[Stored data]

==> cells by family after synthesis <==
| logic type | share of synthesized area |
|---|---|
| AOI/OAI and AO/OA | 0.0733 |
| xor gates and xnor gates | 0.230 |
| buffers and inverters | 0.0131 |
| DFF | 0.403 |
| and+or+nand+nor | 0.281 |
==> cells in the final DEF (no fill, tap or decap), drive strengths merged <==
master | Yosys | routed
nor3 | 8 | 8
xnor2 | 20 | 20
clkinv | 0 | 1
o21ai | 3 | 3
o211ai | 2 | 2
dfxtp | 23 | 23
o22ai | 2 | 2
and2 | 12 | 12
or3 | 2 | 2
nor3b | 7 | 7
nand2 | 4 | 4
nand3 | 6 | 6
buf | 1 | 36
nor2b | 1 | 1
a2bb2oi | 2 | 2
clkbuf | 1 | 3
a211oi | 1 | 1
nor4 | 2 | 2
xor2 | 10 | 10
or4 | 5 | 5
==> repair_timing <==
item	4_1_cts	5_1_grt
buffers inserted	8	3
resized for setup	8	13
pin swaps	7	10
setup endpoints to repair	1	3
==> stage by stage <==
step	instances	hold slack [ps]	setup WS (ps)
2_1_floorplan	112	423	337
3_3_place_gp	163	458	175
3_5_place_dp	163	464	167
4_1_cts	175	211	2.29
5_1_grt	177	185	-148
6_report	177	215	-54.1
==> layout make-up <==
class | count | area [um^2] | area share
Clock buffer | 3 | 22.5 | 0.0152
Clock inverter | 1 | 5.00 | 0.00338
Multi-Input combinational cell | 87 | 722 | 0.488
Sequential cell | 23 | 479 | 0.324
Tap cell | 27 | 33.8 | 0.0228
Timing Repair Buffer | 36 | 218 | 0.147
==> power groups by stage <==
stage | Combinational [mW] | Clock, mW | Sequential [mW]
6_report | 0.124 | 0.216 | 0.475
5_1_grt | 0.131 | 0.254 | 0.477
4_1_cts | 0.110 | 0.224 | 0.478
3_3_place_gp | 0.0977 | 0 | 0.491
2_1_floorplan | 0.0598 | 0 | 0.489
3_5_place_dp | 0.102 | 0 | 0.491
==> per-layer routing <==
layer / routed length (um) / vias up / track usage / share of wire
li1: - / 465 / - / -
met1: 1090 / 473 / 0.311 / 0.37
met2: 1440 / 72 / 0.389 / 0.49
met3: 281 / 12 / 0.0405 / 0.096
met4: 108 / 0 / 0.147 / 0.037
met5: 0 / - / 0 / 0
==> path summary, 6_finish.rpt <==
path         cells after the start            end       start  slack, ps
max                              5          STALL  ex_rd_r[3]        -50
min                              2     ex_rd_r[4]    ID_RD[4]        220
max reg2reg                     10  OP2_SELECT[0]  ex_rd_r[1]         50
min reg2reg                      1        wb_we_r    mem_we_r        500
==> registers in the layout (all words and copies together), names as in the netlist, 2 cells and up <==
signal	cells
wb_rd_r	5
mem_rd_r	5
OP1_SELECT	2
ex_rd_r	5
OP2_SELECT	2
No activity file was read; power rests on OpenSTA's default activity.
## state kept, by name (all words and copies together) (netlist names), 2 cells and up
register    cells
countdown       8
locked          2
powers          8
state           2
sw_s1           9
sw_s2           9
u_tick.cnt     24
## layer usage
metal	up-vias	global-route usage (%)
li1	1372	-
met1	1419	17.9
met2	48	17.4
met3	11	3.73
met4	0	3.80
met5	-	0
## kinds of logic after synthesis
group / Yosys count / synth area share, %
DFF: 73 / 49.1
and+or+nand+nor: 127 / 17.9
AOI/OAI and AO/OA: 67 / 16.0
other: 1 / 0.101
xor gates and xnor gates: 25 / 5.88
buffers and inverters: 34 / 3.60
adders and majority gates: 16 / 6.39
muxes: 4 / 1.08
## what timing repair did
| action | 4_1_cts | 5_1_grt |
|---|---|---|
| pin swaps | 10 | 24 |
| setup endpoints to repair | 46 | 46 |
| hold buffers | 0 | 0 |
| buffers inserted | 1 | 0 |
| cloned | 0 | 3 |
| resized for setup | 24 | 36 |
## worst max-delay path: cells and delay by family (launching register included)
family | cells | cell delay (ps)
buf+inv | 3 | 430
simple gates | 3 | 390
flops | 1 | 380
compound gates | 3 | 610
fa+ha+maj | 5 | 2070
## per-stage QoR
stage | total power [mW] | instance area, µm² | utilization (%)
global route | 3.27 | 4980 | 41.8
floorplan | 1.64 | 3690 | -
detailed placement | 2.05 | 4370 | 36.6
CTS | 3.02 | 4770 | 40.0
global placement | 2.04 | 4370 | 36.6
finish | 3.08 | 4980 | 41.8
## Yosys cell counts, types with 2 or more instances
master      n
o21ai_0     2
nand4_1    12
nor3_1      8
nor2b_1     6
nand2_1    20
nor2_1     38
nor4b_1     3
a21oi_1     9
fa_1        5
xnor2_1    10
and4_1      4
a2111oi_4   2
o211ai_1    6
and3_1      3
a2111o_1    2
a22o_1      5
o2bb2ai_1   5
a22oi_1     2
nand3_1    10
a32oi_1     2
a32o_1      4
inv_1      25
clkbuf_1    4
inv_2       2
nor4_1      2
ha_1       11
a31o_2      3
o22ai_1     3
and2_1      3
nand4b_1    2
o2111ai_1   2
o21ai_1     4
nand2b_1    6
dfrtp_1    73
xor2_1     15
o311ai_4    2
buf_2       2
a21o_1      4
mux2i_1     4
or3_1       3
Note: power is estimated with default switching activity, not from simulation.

[Assignment] Retype the records in their entirety, matching each one exactly.

[Problem solution]
==> cells by family after synthesis <==
| logic type | share of synthesized area |
|---|---|
| AOI/OAI and AO/OA | 0.0733 |
| xor gates and xnor gates | 0.230 |
| buffers and inverters | 0.0131 |
| DFF | 0.403 |
| and+or+nand+nor | 0.281 |
==> cells in the final DEF (no fill, tap or decap), drive strengths merged <==
master | Yosys | routed
nor3 | 8 | 8
xnor2 | 20 | 20
clkinv | 0 | 1
o21ai | 3 | 3
o211ai | 2 | 2
dfxtp | 23 | 23
o22ai | 2 | 2
and2 | 12 | 12
or3 | 2 | 2
nor3b | 7 | 7
nand2 | 4 | 4
nand3 | 6 | 6
buf | 1 | 36
nor2b | 1 | 1
a2bb2oi | 2 | 2
clkbuf | 1 | 3
a211oi | 1 | 1
nor4 | 2 | 2
xor2 | 10 | 10
or4 | 5 | 5
==> repair_timing <==
item	4_1_cts	5_1_grt
buffers inserted	8	3
resized for setup	8	13
pin swaps	7	10
setup endpoints to repair	1	3
==> stage by stage <==
step	instances	hold slack [ps]	setup WS (ps)
2_1_floorplan	112	423	337
3_3_place_gp	163	458	175
3_5_place_dp	163	464	167
4_1_cts	175	211	2.29
5_1_grt	177	185	-148
6_report	177	215	-54.1
==> layout make-up <==
class | count | area [um^2] | area share
Clock buffer | 3 | 22.5 | 0.0152
Clock inverter | 1 | 5.00 | 0.00338
Multi-Input combinational cell | 87 | 722 | 0.488
Sequential cell | 23 | 479 | 0.324
Tap cell | 27 | 33.8 | 0.0228
Timing Repair Buffer | 36 | 218 | 0.147
==> power groups by stage <==
stage | Combinational [mW] | Clock, mW | Sequential [mW]
6_report | 0.124 | 0.216 | 0.475
5_1_grt | 0.131 | 0.254 | 0.477
4_1_cts | 0.110 | 0.224 | 0.478
3_3_place_gp | 0.0977 | 0 | 0.491
2_1_floorplan | 0.0598 | 0 | 0.489
3_5_place_dp | 0.102 | 0 | 0.491
==> per-layer routing <==
layer / routed length (um) / vias up / track usage / share of wire
li1: - / 465 / - / -
met1: 1090 / 473 / 0.311 / 0.37
met2: 1440 / 72 / 0.389 / 0.49
met3: 281 / 12 / 0.0405 / 0.096
met4: 108 / 0 / 0.147 / 0.037
met5: 0 / - / 0 / 0
==> path summary, 6_finish.rpt <==
path         cells after the start            end       start  slack, ps
max                              5          STALL  ex_rd_r[3]        -50
min                              2     ex_rd_r[4]    ID_RD[4]        220
max reg2reg                     10  OP2_SELECT[0]  ex_rd_r[1]         50
min reg2reg                      1        wb_we_r    mem_we_r        500
==> registers in the layout (all words and copies together), names as in the netlist, 2 cells and up <==
signal	cells
wb_rd_r	5
mem_rd_r	5
OP1_SELECT	2
ex_rd_r	5
OP2_SELECT	2
No activity file was read; power rests on OpenSTA's default activity.
## state kept, by name (all words and copies together) (netlist names), 2 cells and up
register    cells
countdown       8
locked          2
powers          8
state           2
sw_s1           9
sw_s2           9
u_tick.cnt     24
## layer usage
metal	up-vias	global-route usage (%)
li1	1372	-
met1	1419	17.9
met2	48	17.4
met3	11	3.73
met4	0	3.80
met5	-	0
## kinds of logic after synthesis
group / Yosys count / synth area share, %
DFF: 73 / 49.1
and+or+nand+nor: 127 / 17.9
AOI/OAI and AO/OA: 67 / 16.0
other: 1 / 0.101
xor gates and xnor gates: 25 / 5.88
buffers and inverters: 34 / 3.60
adders and majority gates: 16 / 6.39
muxes: 4 / 1.08
## what timing repair did
| action | 4_1_cts | 5_1_grt |
|---|---|---|
| pin swaps | 10 | 24 |
| setup endpoints to repair | 46 | 46 |
| hold buffers | 0 | 0 |
| buffers inserted | 1 | 0 |
| cloned | 0 | 3 |
| resized for setup | 24 | 36 |
## worst max-delay path: cells and delay by family (launching register included)
family | cells | cell delay (ps)
buf+inv | 3 | 430
simple gates | 3 | 390
flops | 1 | 380
compound gates | 3 | 610
fa+ha+maj | 5 | 2070
## per-stage QoR
stage | total power [mW] | instance area, µm² | utilization (%)
global route | 3.27 | 4980 | 41.8
floorplan | 1.64 | 3690 | -
detailed placement | 2.05 | 4370 | 36.6
CTS | 3.02 | 4770 | 40.0
global placement | 2.04 | 4370 | 36.6
finish | 3.08 | 4980 | 41.8
## Yosys cell counts, types with 2 or more instances
master      n
o21ai_0     2
nand4_1    12
nor3_1      8
nor2b_1     6
nand2_1    20
nor2_1     38
nor4b_1     3
a21oi_1     9
fa_1        5
xnor2_1    10
and4_1      4
a2111oi_4   2
o211ai_1    6
and3_1      3
a2111o_1    2
a22o_1      5
o2bb2ai_1   5
a22oi_1     2
nand3_1    10
a32oi_1     2
a32o_1      4
inv_1      25
clkbuf_1    4
inv_2       2
nor4_1      2
ha_1       11
a31o_2      3
o22ai_1     3
and2_1      3
nand4b_1    2
o2111ai_1   2
o21ai_1     4
nand2b_1    6
dfrtp_1    73
xor2_1     15
o311ai_4    2
buf_2       2
a21o_1      4
mux2i_1     4
or3_1       3
Note: power is estimated with default switching activity, not from simulation.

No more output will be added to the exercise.